Your instructions: Gather, from the data below, each line in which the word "driven" occurs.

Saved data entries:
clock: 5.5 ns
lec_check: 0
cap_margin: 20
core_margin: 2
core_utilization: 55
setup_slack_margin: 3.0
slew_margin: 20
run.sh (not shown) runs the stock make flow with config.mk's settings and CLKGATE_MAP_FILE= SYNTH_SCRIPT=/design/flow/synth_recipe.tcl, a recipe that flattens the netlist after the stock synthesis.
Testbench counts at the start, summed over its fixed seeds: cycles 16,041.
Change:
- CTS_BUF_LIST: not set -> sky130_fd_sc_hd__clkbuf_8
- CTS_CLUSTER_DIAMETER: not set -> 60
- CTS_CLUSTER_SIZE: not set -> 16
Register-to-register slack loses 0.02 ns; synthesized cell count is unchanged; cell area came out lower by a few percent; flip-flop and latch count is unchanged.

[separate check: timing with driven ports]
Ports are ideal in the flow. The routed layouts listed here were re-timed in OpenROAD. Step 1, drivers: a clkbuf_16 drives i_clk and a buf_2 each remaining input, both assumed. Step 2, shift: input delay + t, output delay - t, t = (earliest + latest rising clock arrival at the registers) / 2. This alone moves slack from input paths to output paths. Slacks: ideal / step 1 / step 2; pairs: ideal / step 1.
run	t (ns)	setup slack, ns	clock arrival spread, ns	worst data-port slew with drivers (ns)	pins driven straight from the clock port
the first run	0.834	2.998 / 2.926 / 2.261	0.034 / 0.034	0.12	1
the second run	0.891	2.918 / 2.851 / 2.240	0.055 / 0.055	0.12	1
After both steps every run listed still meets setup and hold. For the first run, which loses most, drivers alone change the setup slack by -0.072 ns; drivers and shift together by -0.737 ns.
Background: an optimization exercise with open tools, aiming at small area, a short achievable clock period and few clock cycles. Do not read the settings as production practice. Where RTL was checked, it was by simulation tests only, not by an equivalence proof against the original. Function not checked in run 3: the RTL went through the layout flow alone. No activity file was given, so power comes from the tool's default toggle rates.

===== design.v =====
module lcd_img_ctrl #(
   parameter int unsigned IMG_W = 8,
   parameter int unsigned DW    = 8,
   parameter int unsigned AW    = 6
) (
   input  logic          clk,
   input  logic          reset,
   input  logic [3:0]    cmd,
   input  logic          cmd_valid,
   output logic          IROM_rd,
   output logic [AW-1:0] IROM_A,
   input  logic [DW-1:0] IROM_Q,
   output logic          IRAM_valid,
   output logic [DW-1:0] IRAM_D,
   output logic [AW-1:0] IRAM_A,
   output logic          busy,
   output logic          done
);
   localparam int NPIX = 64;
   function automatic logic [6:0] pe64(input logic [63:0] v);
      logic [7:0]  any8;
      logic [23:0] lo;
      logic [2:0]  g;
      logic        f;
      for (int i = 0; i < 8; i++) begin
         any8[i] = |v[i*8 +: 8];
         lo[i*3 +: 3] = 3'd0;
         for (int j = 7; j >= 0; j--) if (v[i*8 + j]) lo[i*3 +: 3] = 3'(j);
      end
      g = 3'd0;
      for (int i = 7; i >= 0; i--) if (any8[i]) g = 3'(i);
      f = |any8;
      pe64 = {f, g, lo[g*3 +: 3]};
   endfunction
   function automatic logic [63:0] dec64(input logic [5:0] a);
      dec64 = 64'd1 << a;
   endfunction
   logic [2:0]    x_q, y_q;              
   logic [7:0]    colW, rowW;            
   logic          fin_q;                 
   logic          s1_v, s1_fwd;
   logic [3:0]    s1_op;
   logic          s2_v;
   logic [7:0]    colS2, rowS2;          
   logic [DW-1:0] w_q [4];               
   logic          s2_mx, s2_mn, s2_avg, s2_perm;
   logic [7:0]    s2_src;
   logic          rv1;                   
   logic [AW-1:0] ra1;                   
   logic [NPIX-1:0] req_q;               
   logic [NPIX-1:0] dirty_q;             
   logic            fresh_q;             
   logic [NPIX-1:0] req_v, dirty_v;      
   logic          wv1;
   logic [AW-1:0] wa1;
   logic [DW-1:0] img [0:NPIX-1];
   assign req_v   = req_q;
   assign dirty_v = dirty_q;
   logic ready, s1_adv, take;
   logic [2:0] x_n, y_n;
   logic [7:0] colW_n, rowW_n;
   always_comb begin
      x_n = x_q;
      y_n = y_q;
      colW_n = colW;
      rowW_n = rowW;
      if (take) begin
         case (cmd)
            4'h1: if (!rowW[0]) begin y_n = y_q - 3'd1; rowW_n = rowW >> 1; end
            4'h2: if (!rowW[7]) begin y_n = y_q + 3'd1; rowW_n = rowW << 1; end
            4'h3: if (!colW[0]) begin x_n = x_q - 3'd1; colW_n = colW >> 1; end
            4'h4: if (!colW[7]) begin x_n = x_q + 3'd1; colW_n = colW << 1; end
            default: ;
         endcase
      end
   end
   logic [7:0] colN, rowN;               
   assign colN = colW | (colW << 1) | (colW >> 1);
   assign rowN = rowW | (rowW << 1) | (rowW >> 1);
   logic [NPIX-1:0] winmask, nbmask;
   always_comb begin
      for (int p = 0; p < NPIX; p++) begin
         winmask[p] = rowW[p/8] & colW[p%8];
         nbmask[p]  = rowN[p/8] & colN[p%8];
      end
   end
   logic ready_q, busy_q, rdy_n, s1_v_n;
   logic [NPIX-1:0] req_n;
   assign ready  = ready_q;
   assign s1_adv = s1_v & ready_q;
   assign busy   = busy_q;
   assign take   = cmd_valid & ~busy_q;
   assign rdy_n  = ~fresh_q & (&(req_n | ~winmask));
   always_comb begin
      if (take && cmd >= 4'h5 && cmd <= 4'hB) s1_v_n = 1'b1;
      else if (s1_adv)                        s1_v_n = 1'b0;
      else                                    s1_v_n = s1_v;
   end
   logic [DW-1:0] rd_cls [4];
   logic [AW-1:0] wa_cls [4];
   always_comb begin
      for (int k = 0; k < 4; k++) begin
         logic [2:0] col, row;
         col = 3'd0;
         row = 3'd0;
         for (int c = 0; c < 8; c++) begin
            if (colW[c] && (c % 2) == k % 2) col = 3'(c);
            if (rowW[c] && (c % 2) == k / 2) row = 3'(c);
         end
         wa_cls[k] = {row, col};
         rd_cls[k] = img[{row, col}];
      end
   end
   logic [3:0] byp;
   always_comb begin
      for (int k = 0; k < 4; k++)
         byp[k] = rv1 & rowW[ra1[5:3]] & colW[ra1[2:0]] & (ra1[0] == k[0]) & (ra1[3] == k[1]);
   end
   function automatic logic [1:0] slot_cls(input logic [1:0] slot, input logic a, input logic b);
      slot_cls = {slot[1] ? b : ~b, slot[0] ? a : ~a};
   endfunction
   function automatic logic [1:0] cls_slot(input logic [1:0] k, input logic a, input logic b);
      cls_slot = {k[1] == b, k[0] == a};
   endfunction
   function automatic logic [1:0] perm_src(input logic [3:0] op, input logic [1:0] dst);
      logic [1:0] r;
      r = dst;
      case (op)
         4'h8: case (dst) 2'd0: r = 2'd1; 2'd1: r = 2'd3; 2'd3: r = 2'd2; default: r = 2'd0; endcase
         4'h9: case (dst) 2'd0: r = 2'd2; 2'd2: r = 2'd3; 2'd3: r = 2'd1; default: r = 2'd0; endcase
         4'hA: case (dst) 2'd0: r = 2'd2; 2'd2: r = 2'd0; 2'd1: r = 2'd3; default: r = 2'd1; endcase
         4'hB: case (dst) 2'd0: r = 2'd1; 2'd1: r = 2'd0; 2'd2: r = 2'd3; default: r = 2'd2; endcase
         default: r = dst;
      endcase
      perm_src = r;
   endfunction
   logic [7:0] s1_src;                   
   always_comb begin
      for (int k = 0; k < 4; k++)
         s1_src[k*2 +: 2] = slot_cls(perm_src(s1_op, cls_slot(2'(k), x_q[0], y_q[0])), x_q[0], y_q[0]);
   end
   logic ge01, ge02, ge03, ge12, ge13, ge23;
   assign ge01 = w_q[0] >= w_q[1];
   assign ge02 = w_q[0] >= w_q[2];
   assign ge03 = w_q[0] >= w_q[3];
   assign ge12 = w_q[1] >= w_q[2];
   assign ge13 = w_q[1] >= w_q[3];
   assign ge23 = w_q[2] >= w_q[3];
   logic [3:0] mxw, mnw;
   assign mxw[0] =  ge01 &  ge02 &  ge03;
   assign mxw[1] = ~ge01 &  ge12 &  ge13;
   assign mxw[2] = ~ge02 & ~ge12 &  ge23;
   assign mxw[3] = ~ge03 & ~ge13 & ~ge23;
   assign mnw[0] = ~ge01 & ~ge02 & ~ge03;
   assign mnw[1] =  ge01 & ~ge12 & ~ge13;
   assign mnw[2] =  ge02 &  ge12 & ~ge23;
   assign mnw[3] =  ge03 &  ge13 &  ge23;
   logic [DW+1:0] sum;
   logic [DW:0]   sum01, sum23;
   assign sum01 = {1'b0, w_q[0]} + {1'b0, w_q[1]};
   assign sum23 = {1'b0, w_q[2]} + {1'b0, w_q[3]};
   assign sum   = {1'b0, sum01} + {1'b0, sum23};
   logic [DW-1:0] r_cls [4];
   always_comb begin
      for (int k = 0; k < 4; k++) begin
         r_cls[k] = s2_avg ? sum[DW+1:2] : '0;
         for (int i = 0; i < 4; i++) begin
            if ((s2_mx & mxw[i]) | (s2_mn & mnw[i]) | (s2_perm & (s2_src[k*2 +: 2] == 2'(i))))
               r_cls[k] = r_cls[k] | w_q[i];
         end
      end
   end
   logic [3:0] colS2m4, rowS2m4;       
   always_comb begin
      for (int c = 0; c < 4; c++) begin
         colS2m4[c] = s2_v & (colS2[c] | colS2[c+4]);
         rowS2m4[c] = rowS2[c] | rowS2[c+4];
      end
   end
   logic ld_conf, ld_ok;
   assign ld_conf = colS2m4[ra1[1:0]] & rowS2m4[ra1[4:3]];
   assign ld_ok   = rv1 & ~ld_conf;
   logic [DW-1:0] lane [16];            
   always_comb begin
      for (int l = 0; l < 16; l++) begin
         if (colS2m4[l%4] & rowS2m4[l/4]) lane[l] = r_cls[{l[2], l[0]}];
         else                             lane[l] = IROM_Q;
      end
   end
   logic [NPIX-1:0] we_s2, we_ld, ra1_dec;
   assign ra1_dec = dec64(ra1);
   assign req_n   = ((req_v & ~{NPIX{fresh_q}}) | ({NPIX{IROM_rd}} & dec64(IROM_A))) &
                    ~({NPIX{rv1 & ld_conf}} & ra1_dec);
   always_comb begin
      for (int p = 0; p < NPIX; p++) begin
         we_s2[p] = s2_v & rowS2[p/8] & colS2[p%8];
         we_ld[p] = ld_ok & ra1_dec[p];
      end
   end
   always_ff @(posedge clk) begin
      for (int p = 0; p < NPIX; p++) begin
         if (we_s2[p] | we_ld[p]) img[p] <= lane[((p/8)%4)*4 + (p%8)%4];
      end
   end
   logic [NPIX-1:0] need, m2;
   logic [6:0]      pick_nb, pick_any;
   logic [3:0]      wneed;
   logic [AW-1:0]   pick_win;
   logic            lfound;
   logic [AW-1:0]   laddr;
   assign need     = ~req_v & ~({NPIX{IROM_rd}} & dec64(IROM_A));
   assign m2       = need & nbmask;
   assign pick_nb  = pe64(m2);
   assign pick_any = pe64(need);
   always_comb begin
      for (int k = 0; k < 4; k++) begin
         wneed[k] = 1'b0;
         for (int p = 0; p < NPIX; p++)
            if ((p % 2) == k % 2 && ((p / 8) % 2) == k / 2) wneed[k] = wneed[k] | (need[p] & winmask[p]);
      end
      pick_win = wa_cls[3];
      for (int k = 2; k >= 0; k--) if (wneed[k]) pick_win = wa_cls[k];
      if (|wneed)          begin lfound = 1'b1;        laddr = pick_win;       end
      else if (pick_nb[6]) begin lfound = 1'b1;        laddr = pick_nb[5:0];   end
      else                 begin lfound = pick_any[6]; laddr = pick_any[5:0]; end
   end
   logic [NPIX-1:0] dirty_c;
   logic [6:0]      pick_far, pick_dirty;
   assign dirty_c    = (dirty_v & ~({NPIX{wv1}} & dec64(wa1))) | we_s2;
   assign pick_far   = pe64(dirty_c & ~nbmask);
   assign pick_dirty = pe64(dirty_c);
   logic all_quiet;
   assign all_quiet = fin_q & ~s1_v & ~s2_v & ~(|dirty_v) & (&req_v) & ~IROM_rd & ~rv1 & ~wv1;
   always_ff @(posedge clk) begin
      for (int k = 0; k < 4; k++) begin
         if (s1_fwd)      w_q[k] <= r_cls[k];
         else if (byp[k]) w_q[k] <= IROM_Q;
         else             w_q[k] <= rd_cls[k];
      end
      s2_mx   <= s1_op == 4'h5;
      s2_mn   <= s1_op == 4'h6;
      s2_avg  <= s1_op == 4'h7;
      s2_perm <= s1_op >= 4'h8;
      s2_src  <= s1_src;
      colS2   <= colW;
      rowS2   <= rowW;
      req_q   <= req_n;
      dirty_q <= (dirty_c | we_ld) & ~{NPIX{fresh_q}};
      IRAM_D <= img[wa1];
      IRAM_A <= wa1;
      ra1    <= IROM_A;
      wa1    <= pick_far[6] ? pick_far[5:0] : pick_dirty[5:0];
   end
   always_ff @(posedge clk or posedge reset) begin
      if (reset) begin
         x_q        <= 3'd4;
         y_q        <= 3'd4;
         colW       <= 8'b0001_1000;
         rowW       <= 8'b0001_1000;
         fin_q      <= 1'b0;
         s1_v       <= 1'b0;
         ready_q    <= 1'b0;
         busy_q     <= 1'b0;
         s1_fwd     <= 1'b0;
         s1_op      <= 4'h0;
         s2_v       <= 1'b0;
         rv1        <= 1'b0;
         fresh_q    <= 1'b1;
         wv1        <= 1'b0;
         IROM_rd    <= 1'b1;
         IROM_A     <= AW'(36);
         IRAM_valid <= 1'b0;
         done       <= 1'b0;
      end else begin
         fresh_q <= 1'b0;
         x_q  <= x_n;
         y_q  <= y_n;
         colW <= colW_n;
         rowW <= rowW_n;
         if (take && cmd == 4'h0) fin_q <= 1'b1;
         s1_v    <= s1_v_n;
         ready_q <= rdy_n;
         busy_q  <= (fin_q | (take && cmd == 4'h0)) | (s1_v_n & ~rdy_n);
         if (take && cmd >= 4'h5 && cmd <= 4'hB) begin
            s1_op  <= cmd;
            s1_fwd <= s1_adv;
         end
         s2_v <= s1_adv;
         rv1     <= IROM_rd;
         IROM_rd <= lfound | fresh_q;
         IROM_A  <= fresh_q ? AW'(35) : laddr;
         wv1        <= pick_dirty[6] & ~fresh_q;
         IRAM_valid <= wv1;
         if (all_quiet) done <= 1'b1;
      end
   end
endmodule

Completed exercise:
[separate check: timing with driven ports]
run	t (ns)	setup slack, ns	clock arrival spread, ns	worst data-port slew with drivers (ns)	pins driven straight from the clock port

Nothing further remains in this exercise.